3) The world of Web 2.0 economics is with us, although we use the terms "patient-centered" and "Health 2.0"

Look at how American Idol makes money, and compare that with consumer-facing healthcare. For Idol, it's a blend: traditional advertisers like Ford, Coke, Apple, direct micro-transaction sales through iTunes, upcoming 50-city concert tour, and probably lots of other vehicles including merchandising, product placements, etc. And I'll bet they paid very few performers more than a few thousand dollars each. They didn't have the best or latest technology or established talent. They used viral adoption.

Same for us and our organizations in the future. This may be less true for service and self-pay (often also known as no pay), but in the spirit of the direct-to-consumer healthcare world, the parallels are important to consider.

In the world of Web 2.0 commerce, monetizing services is not as simple as it might have been before Web 2.0. I've previously outlined the issues here, in Science 2.0. Web 2.0's core competencies (from O'Reilly) include 1) customer services with cost-effective scalability, 2) data, information, knowledge and wisdom resources that get richer as more people use them, 3) trusting users, and 4) lightweight development and business models.

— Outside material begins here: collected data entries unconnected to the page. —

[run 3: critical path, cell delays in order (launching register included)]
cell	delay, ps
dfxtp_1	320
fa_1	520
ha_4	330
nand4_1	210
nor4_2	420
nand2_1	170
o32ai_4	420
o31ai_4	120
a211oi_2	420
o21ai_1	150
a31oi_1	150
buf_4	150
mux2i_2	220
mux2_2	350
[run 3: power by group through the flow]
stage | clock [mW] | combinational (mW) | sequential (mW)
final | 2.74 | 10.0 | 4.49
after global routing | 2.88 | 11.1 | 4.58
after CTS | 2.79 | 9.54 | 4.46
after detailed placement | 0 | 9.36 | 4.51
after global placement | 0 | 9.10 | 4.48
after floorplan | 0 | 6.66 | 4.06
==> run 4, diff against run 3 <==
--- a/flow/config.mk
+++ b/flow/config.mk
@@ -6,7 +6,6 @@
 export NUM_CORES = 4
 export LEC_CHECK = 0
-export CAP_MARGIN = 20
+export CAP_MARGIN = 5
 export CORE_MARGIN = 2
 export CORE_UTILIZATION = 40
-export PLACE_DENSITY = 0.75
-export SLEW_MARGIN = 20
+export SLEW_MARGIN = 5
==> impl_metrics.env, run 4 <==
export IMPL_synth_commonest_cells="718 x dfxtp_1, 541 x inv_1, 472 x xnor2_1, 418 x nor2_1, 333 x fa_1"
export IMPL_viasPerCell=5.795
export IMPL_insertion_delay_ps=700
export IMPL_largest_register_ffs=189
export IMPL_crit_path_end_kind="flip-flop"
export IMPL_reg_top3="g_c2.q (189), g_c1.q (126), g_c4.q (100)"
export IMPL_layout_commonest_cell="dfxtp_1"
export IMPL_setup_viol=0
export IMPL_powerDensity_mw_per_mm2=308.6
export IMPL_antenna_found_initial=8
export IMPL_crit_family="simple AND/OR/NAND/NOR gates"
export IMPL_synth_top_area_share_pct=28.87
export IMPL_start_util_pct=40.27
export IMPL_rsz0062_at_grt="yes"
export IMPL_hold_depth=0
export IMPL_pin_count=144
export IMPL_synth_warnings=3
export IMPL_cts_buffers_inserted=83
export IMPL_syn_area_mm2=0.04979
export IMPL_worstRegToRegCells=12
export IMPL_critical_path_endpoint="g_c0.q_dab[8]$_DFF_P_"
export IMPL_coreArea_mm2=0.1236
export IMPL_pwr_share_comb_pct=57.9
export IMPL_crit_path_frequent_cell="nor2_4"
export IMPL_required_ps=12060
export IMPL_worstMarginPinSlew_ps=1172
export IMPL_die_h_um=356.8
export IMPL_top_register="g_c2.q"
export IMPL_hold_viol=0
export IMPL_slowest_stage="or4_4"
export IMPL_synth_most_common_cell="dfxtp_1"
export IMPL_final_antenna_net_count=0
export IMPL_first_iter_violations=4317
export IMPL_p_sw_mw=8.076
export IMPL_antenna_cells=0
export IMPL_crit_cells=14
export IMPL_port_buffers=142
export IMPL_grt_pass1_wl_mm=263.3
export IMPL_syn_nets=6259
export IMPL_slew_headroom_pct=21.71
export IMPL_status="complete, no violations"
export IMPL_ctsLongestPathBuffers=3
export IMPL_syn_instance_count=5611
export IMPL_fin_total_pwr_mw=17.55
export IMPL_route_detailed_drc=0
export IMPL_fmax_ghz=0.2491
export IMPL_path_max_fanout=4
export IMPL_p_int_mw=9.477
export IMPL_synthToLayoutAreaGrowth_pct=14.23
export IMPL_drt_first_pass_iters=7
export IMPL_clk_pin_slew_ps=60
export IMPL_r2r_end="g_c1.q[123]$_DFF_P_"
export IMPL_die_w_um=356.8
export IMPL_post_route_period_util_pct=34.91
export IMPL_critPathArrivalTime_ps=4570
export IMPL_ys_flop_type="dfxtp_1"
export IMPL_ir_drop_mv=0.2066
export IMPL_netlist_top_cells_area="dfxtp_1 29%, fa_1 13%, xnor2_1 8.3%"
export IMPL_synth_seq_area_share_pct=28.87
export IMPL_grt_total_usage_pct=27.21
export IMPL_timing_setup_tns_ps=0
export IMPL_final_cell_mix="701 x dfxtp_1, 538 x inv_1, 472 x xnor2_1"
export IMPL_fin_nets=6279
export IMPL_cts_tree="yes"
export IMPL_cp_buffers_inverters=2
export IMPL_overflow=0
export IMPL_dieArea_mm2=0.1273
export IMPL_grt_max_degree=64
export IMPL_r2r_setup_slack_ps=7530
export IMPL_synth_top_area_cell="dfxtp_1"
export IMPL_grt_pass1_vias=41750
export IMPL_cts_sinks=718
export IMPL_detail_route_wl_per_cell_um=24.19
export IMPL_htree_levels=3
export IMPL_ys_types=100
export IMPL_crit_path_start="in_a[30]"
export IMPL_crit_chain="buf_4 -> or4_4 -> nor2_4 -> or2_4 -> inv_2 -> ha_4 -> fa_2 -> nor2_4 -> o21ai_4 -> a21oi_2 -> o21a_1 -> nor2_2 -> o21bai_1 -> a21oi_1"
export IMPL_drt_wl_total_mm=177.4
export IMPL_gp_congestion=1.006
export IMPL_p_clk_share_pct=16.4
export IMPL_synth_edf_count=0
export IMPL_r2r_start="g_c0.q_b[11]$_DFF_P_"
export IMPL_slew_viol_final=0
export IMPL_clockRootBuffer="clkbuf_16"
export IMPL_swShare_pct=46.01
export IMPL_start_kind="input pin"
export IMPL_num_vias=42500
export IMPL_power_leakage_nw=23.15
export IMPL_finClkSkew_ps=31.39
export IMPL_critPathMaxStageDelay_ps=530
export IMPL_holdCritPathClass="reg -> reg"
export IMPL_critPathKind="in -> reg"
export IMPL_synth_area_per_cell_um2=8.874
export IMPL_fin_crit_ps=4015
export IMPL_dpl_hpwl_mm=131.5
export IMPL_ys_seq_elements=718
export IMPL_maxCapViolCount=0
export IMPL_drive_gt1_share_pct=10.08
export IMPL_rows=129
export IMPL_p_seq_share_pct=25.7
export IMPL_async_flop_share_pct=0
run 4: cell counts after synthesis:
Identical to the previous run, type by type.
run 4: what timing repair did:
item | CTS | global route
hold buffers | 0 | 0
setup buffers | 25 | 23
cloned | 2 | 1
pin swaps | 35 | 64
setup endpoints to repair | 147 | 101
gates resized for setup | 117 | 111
This design comes from an exercise in tuning for small area and a short achievable clock period on the open sky130 flow, not from production work. Only simulation tests tie the RTL to the original design; equivalence was not proved. No activity file was given, so power comes from the tool's default toggle rates.

## run 1
Design cic_decim, start of the top module:
module cic_decim (
    input  wire               clk,
    input  wire               rst,         
    input  wire               restart,     
    input  wire [2:0]         cfg_order,   
    input  wire [5:0]         cfg_shift,   
    input  wire [20:0]        cfg_ratio,   
    input  wire               in_valid,
    input  wire signed [23:0] in_data,
    input  wire               in_sat,
    output reg                out_valid,
    output reg  signed [23:0] out_data,
    output reg                out_sat
);
==> flow/config.mk <==
export PLATFORM = sky130hd
export DESIGN_NAME = cic_decim
export DESIGN_NICKNAME = cic_decim
export VERILOG_FILES = /design/flow/design.v
export SDC_FILE = /design/flow/constraint.sdc
export NUM_CORES = 4
export LEC_CHECK = 0
export CAP_MARGIN = 20
export CORE_MARGIN = 2
export CORE_UTILIZATION = 40
export CTS_CLUSTER_DIAMETER = 150
export CTS_CLUSTER_SIZE = 22
export SLEW_MARGIN = 20
==> flow/constraint.sdc <==
create_clock -name core_clock -period 16.5 [get_ports {clk}]
set_input_delay 3.3000 -clock core_clock [delete_from_list [all_inputs] [get_ports {clk}]]
set_output_delay 3.3000 -clock core_clock [all_outputs]
set_load 0.01 [all_outputs]
standard.sh (not shown) runs the stock make flow with config.mk's settings and CLKGATE_MAP_FILE= SYNTH_SCRIPT=/design/flow/synth_recipe.tcl, a recipe that flattens the netlist after the stock synthesis.
==> flow/flow/run.sh <==
#!/bin/bash
# The standard layout (the standard.sh: ORFS synthesis to final layout),
# with ORFS's timing repair aiming at a setup slack of 11.95 ns on the design's
# own clock and constraints, so that the layout is sized and buffered for a
# short achieved period. The make output goes to standard_make.log.
set -euo pipefail
bash standard.sh SETUP_SLACK_MARGIN=11.95 finish > standard_make.log 2>&1
Run 1 reached the end of the flow, and the finished layout is clean on the timing, DRC and antenna checks.
Input changes introduced in run 2 (baseline for comparison: run 1):
==> flow/flow/run.sh <==
#!/bin/bash
# The standard layout (the standard.sh: ORFS synthesis to final layout),
# with ORFS's timing repair aiming at a setup slack of 11.7 ns on the design's
# own clock and constraints, so that the layout is sized and buffered for a
# short achieved period. The make output goes to standard_make.log.
set -euo pipefail
bash standard.sh SETUP_SLACK_MARGIN=11.7 finish > standard_make.log 2>&1
[summary]
Comparing run 2 and run 1, the higher final hold slack is on run 1.
Run 1 → run 2: multi-input logic area fell by about 0.7%, fraction of cell area in non-clock buffers fell by 0.30 points, internal portion of total power fell by 18 uW, first-iteration DRC count fell by 237.
Side by side, normalized max-slew margin turned out higher in run 2 than in run 1.
The inputs of run 3 differ from those of run 2 as listed below.
==> flow/flow/run.sh <==
#!/bin/bash
# The standard layout (the standard.sh: ORFS synthesis to final layout),
# with ORFS's timing repair aiming at a setup slack of 11.55 ns on the design's
# own clock and constraints, so that the layout is sized and buffered for a
# short achieved period. The make output goes to standard_make.log.
set -euo pipefail
bash standard.sh SETUP_SLACK_MARGIN=11.55 finish > standard_make.log 2>&1
### Flow results
On met3 wirelength from detailed routing, run 3 tracks run 2 almost exactly.
Critical path capture point: out_data[13] -> run 3, tq[87] -> run 2
Area of all placed cells without fillers: run 3 vs run 2 — no meaningful difference
Run 3 vs run 2: critical path depth down
Taking run 2 as the reference point, the slack of the critical path of run 3 falls by 0.19 ns.
Fmax | run 3 vs run 2 | run 3 slower
Compared with run 2, run 3 shows a higher fraction of the cycle the final worst path needs.
> inputs changed (run 3 -> run 4)
==> flow/flow/run.sh <==
#!/bin/bash
# The standard layout (the standard.sh: ORFS synthesis to final layout),
# with ORFS's timing repair aiming at a setup slack of 12.05 ns on the design's
# own clock and constraints, so that the layout is sized and buffered for a
# short achieved period. The make output goes to standard_make.log.
set -euo pipefail
bash standard.sh SETUP_SLACK_MARGIN=12.05 finish > standard_make.log 2>&1
--- outcome ---
Fmax improves in run 4 relative to run 3.
Relative to run 3, worst setup slack increased by 0.41 ns in run 4.
Arrival time of data at the critical path endpoint ended up 0.41 ns lower on run 4 than on run 3.

* * *

== trial 38 ==
The RTL this note starts from:
==> flow/design.v <==
module cic_decim (
    input  wire               clk,
    input  wire               rst,         
    input  wire               restart,     
    input  wire [2:0]         cfg_order,   
    input  wire [5:0]         cfg_shift,   
    input  wire [20:0]        cfg_ratio,   
    input  wire               in_valid,
    input  wire signed [23:0] in_data,
    input  wire               in_sat,
    output reg                out_valid,
    output reg  signed [23:0] out_data,
    output reg                out_sat
);
    localparam W = 88;
    reg         clr_r, v_r, sat_r;
    reg  [23:0] x_r;
    reg  [2:0]  order_c;
    reg  [5:0]  shift_c;
    reg  [20:0] ratio_c;
    always @(posedge clk) begin
        clr_r <= rst | restart;
        v_r   <= in_valid;
        sat_r <= in_sat;
        x_r   <= in_data;
        if (rst | restart) begin
            order_c <= cfg_order;
            shift_c <= cfg_shift;
            ratio_c <= cfg_ratio;
        end
    end
    wire       bypass = (ratio_c == 21'd1);
    wire [2:0] n_eff  = bypass ? 3'd0 : order_c;
    wire [5:0] s_eff  = bypass ? 6'd0 : shift_c;
    wire [5:1] pass_now;           
    genvar gk;
    generate
        for (gk = 1; gk <= 5; gk = gk + 1) begin : g_pass
            assign pass_now[gk] = (n_eff < gk);
        end
    endgenerate
    reg  [5:1] cl_pass  [1:9];
    reg  [5:0] cl_shift [1:9];
    reg  [22:0] span;              
    integer d;
    always @(posedge clk) begin
        cl_pass[1]  <= pass_now;
        cl_shift[1] <= s_eff;
        for (d = 2; d <= 9; d = d + 1) begin
            cl_pass[d]  <= cl_pass[d-1];
            cl_shift[d] <= cl_shift[d-1];
        end
        span <= order_c * (ratio_c - 21'd1);
    end
    reg  [20:0] pcnt;       
    reg  [22:0] satcnt;     
    wire last_in = (pcnt == ratio_c);
    wire strobe0 = v_r & last_in;
    wire win_sat = sat_r | (satcnt != 23'd0);
    always @(posedge clk) begin
        if (clr_r) begin
            pcnt   <= 21'd1;
            satcnt <= 23'd0;
        end else if (v_r) begin
            pcnt <= last_in ? 21'd1 : pcnt + 21'd1;
            if (sat_r)
                satcnt <= span;
            else if (satcnt != 23'd0)
                satcnt <= satcnt - 23'd1;
        end
    end
    reg  [4:0] vd;
    reg  [8:0] cd;
    reg  [7:1] sb, ss;
    reg  [6:1] sf;
    reg        out_seen;    
    always @(posedge clk) begin
        vd <= {vd[3:0], v_r};
        cd <= {cd[7:0], clr_r};
        ss <= {ss[6:1], win_sat};
        sf <= {sf[5:1], ~out_seen};
        if (clr_r)        out_seen <= 1'b0;
        else if (strobe0) out_seen <= 1'b1;
        if (rst) sb <= 7'd0;
        else     sb <= {sb[6:1], strobe0};
    end
    wire [8:0] clr_d = {cd[7:0], clr_r};    
    wire [4:0] v_d   = {vd[3:0], v_r};
    wire [7:0] sb_d  = {sb, strobe0};        
    function is_last(input [5:1] pass, input integer k);
        is_last = ~pass[k] & ((k == 5) | pass[(k == 5) ? 5 : k + 1]);
    endfunction
    reg  [5:1] kill_r;
    always @(posedge clk) begin
        kill_r[1] <= rst | restart | pass_now[1] | (strobe0 & is_last(pass_now, 1));
        kill_r[2] <= clr_d[0] | cl_pass[1][2] | (sb_d[1] & is_last(cl_pass[1], 2));
        kill_r[3] <= clr_d[1] | cl_pass[2][3] | (sb_d[2] & is_last(cl_pass[2], 3));
        kill_r[4] <= clr_d[2] | cl_pass[3][4] | (sb_d[3] & is_last(cl_pass[3], 4));
        kill_r[5] <= clr_d[3] | cl_pass[4][5] | (sb_d[4] & is_last(cl_pass[4], 5));
    end
    reg  [W-1:0] integ [1:5];
    wire [W-1:0] x_ext = {{(W-24){x_r[23]}}, x_r};
    wire [W-1:0] isum  [1:5];
    generate
        for (gk = 1; gk <= 5; gk = gk + 1) begin : g_int
            wire kill = kill_r[gk];
            wire [W-1:0] fb  = kill ? {W{1'b0}} : integ[gk];
            wire [W-1:0] src = (gk == 1) ? x_ext : integ[gk-1];
            wire [W-1:0] add = v_d[gk-1] ? src : {W{1'b0}};
            bk_add #(.N(W)) u_add (.a(fb), .b(add), .ci(1'b0), .s(isum[gk]));
            always @(posedge clk) integ[gk] <= isum[gk];
        end
    endgenerate
    reg  [W-1:0] dly2, dly3, dly4, dly5;
    reg  [W-1:0] tq;
    reg ph_b, e2, e3, e4, e5, ld2, ld3, ld4, ld5;
    wire phb_nx = sb[5] & ~cl_pass[6][1];
    always @(posedge clk) begin
        ph_b <= phb_nx;
        e2   <= ~phb_nx & ~cl_pass[5][2] & ~sf[4];
        e3   <= ~phb_nx & ~cl_pass[5][3] & ~sf[4];
        e4   <=  phb_nx & ~cl_pass[6][4] & ~sf[5];
        e5   <=  phb_nx & ~cl_pass[6][5] & ~sf[5];
        ld2  <= sb[4] & ~cl_pass[5][2];
        ld3  <= sb[4] & ~cl_pass[5][3];
        ld4  <= phb_nx & ~cl_pass[6][4];
        ld5  <= phb_nx & ~cl_pass[6][5];
    end
    wire [W-1:0] xa = ph_b ? tq : integ[5];
    wire [W-1:0] xb = ({W{e2}} & dly2) | ({W{e4}} & dly4);
    wire [W-1:0] yb = ({W{e3}} & dly3) | ({W{e5}} & dly5);
    wire [W-1:0] cx, cy;
    bk_add #(.N(W)) u_cx (.a(xa), .b(~xb), .ci(1'b1), .s(cx));
    wire [W-1:0] nxb = ~xb, nyb = ~yb;
    wire [W-1:0] cs_s = xa ^ nxb ^ nyb;
    wire [W-1:0] cs_m = (xa & nxb) | (xa & nyb) | (nxb & nyb);
    bk_add #(.N(W)) u_cy (.a(cs_s), .b({cs_m[W-2:0], 1'b1}), .ci(1'b1), .s(cy));
    always @(posedge clk) begin
        tq <= cy;
        if (ld2) dly2 <= integ[5];
        if (ld3) dly3 <= cx;
        if (ld4) dly4 <= tq;
        if (ld5) dly5 <= cx;
    end
    reg         o_val, o_sat;
    reg  [5:0]  sh;
    wire        byp_nx = sb[5] & cl_pass[6][1];
    always @(posedge clk) begin
        o_val <= ~rst & (byp_nx | (sb[6] & ~cl_pass[7][1]));
        o_sat <= byp_nx ? ss[5] : ss[6];
        sh    <= byp_nx ? 6'd0 : cl_shift[7];
    end
    wire [W-1:0] yv = tq;
    wire [W:0] z0 = {yv, 1'b0};
    wire [W:0] z1 = sh[5] ? {32'd0, z0[W:32]} : z0;
    wire       s1 = sh[5] & (|z0[31:0]);
    wire [W:0] z2 = sh[4] ? {16'd0, z1[W:16]} : z1;
    wire       s2 = s1 | (sh[4] & (|z1[15:0]));
    wire [W:0] z3 = sh[3] ? {8'd0, z2[W:8]} : z2;
    wire       s3 = s2 | (sh[3] & (|z2[7:0]));
    wire [W:0] z4 = sh[2] ? {4'd0, z3[W:4]} : z3;
    wire       s4 = s3 | (sh[2] & (|z3[3:0]));
    wire [W:0] z5 = sh[1] ? {2'd0, z4[W:2]} : z4;
    wire       s5 = s4 | (sh[1] & (|z4[1:0]));
    wire [W:0] z6 = sh[0] ? {1'd0, z5[W:1]} : z5;
    wire       sticky = s5 | (sh[0] & z5[0]);
    wire [23:0] qf    = z6[24:1];           
    wire        guard = z6[0];
    wire        sign  = yv[W-1];
    reg  [62:0] hi_mask;
    integer i;
    always @(*) begin
        for (i = 0; i < 63; i = i + 1)
            hi_mask[i] = (i >= sh);
    end
    wire hi_ne  = |((yv[W-2:24] ^ {63{sign}}) & hi_mask);
    wire rup    = guard & (sticky | qf[0]);
    wire lo_ones = &qf[22:0];
    wire sat_hi = ~sign & (hi_ne | qf[23] | (lo_ones & rup));
    wire sat_lo =  sign & (hi_ne | (~qf[23] & ~(lo_ones & rup)));
    wire [23:0] qr = qf + {23'd0, rup};
    always @(posedge clk) begin
        if (rst) begin
            out_valid <= 1'b0;
            out_data  <= 24'sd0;
            out_sat   <= 1'b0;
        end else begin
            out_valid <= o_val;
            if (o_val) begin
                if (sat_hi) begin
                    out_data <= 24'h7fffff;
                    out_sat  <= 1'b1;
                end else if (sat_lo) begin
                    out_data <= 24'h800000;
                    out_sat  <= 1'b1;
                end else begin
                    out_data <= qr;
                    out_sat  <= o_sat;
                end
            end
        end
    end
endmodule
module bk_add #(parameter N = 88) (
    input  wire [N-1:0] a,
    input  wire [N-1:0] b,
    input  wire         ci,
    output wire [N-1:0] s
);
    localparam L = (N > 64) ? 7 : (N > 32) ? 6 : (N > 16) ? 5 : (N > 8) ? 4 : (N > 4) ? 3 : (N > 2) ? 2 : 1;
    wire [N-1:0] p = a ^ b;
    wire [N-1:0] g0 = (a & b);
    wire [N-1:0] gl [0:L];
    wire [N-1:0] pl [0:L];
    assign gl[0] = {g0[N-1:1], g0[0] | (p[0] & ci)};
    assign pl[0] = p;
    genvar l, j;
    generate
        for (l = 0; l < L; l = l + 1) begin : g_lv
            for (j = 0; j < N; j = j + 1) begin : g_b
                if ((j >> l) % 2 == 1) begin : g_n
                    assign gl[l+1][j] = gl[l][j] | (pl[l][j] & gl[l][((j >> l) << l) - 1]);
                    assign pl[l+1][j] = pl[l][j] & pl[l][((j >> l) << l) - 1];
                end else begin : g_p
                    assign gl[l+1][j] = gl[l][j];
                    assign pl[l+1][j] = pl[l][j];
                end
            end
        end
    endgenerate
    wire [N-1:0] c = gl[L];               
    assign s = p ^ {c[N-2:0], ci};
endmodule
Settings: LEC_CHECK=0, CAP_MARGIN=20, CORE_MARGIN=2, CORE_UTILIZATION=40, CTS_CLUSTER_DIAMETER=150, CTS_CLUSTER_SIZE=22, SETUP_SLACK_MARGIN=5, SLEW_MARGIN=20; clock period 16.5 ns.
run.sh (not shown) runs the stock make flow with config.mk's settings and CLKGATE_MAP_FILE= SYNTH_SCRIPT=/design/flow/synth_recipe.tcl, a recipe that flattens the netlist after the stock synthesis.
Stock flow here: none of the scripts above is used.
What trial 54 does differently from trial 38 at the input level:
==> flow/flow/run.sh (new file) <==
#!/bin/bash
# The standard layout (the standard.sh: ORFS synthesis to final layout),
# with ORFS's timing repair aiming at a setup slack of 11.9 ns on the design's
# own clock and constraints, so that the layout is sized and buffered for a
# short achieved period. The make output goes to standard_make.log.
set -euo pipefail
bash standard.sh SETUP_SLACK_MARGIN=11.9 finish > standard_make.log 2>&1
==> flow/standard.sh (new file) <==
#!/bin/bash
# synth_recipe.tcl (not shown) runs the flow's synth.tcl, then flattens the netlist and writes it again
# the make line also repeats each setting of config.mk as NAME=value (left out here)
make -C /OpenROAD-flow-scripts/flow DESIGN_CONFIG=/design/flow/config.mk WORK_HOME=/design/flow/orfs CLKGATE_MAP_FILE= SYNTH_SCRIPT=/design/flow/synth_recipe.tcl "${@:-finish}"
diff --git a/flow/config.mk b/flow/config.mk
--- a/flow/config.mk
+++ b/flow/config.mk
@@ -13 +12,0 @@
-export SETUP_SLACK_MARGIN = 5
removed: flow/run.sh
Notes after the runs:
Core area delta (trial 38 -> trial 54): insignificant. Number of antenna violations at the first check in global routing: higher on trial 54. In trial 54 the buffering stage count on the worst path with inverters included turned out 4 higher than in trial 38. Compared with trial 38, trial 54 shows final area higher by 2700 um^2.

==> afterwards: timing with drivers on the ports <==
The results above use ideal ports. As a check the final layouts listed here were re-extracted and re-timed, cells and wires unchanged. Step 1 assumes that a clkbuf_16 drives the clock port and a buf_2 every other input. Step 2 adds t to the input delays and takes it off the output delays; t is the mean of the earliest and latest rising clock arrival at the registers after step 1. Input paths then give back, and output paths get back, about the clock's delay inside the block. Three values: ideal, step 1, step 2; two values: the first two.
run | t (ns) | setup WS [ns] | worst hold slack (ns) | clock arrival spread, ns | slew at the worst register clock pin (ns)
run 1 | 0.792 | 12.009 / 11.930 / 11.356 | 0.319 / 0.319 / 0.319 | 0.035 / 0.035 | 0.10 / 0.10
run 2 | 0.786 | 11.805 / 11.740 / 11.327 | 0.314 / 0.314 / 0.314 | 0.061 / 0.062 | 0.11 / 0.11
run 3 | 0.784 | 11.611 / 11.534 / 11.323 | 0.315 / 0.315 / 0.315 | 0.063 / 0.063 | 0.11 / 0.11
run 4 | 0.788 | 12.019 / 11.943 / 11.562 | 0.327 / 0.327 / 0.327 | 0.044 / 0.044 | 0.10 / 0.10
trial 38 | 0.814 | 10.082 / 10.082 / 10.082 | 0.321 / 0.321 / 0.321 | 0.078 / 0.078 | 0.11 / 0.11
trial 54 | 0.801 | 11.886 / 11.886 / 11.377 | 0.321 / 0.321 / 0.321 | 0.029 / 0.029 | 0.10 / 0.10
After both steps every run listed still meets setup and hold. For run 1, which loses most, drivers alone change the setup slack by -0.079 ns; drivers and shift together by -0.653 ns.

Before you diss this with "healthcare is different," please realize that forward looking providers are using these "2.0 Principles" today. Kaiser members and our U.S. Vets have Web-based PHRs. Kaiser does group visits for common, chronic health issues (very scalable); Cleveland Clinic has rolled out, globally, services that were impossible to roll out five years ago, using both Google Health and MicroSoft HealthVault technologies. Like Google, they often label these as "beta" roll-outs. That's Web 2.0 code language for "I'm one of the big winners." Smaller providers, like my physician (in a small group), have had an EMR for years, and it uses a Web-service from a different company for e-Prescribing. There are no errors or delays in my prescriptions, except for the delay deliberately built-in by my chain pharmacy to assure I spend about $50 dollars on unrelated food and merchandise while I wait!

Think about it for a moment. What hidden lessons did you catch?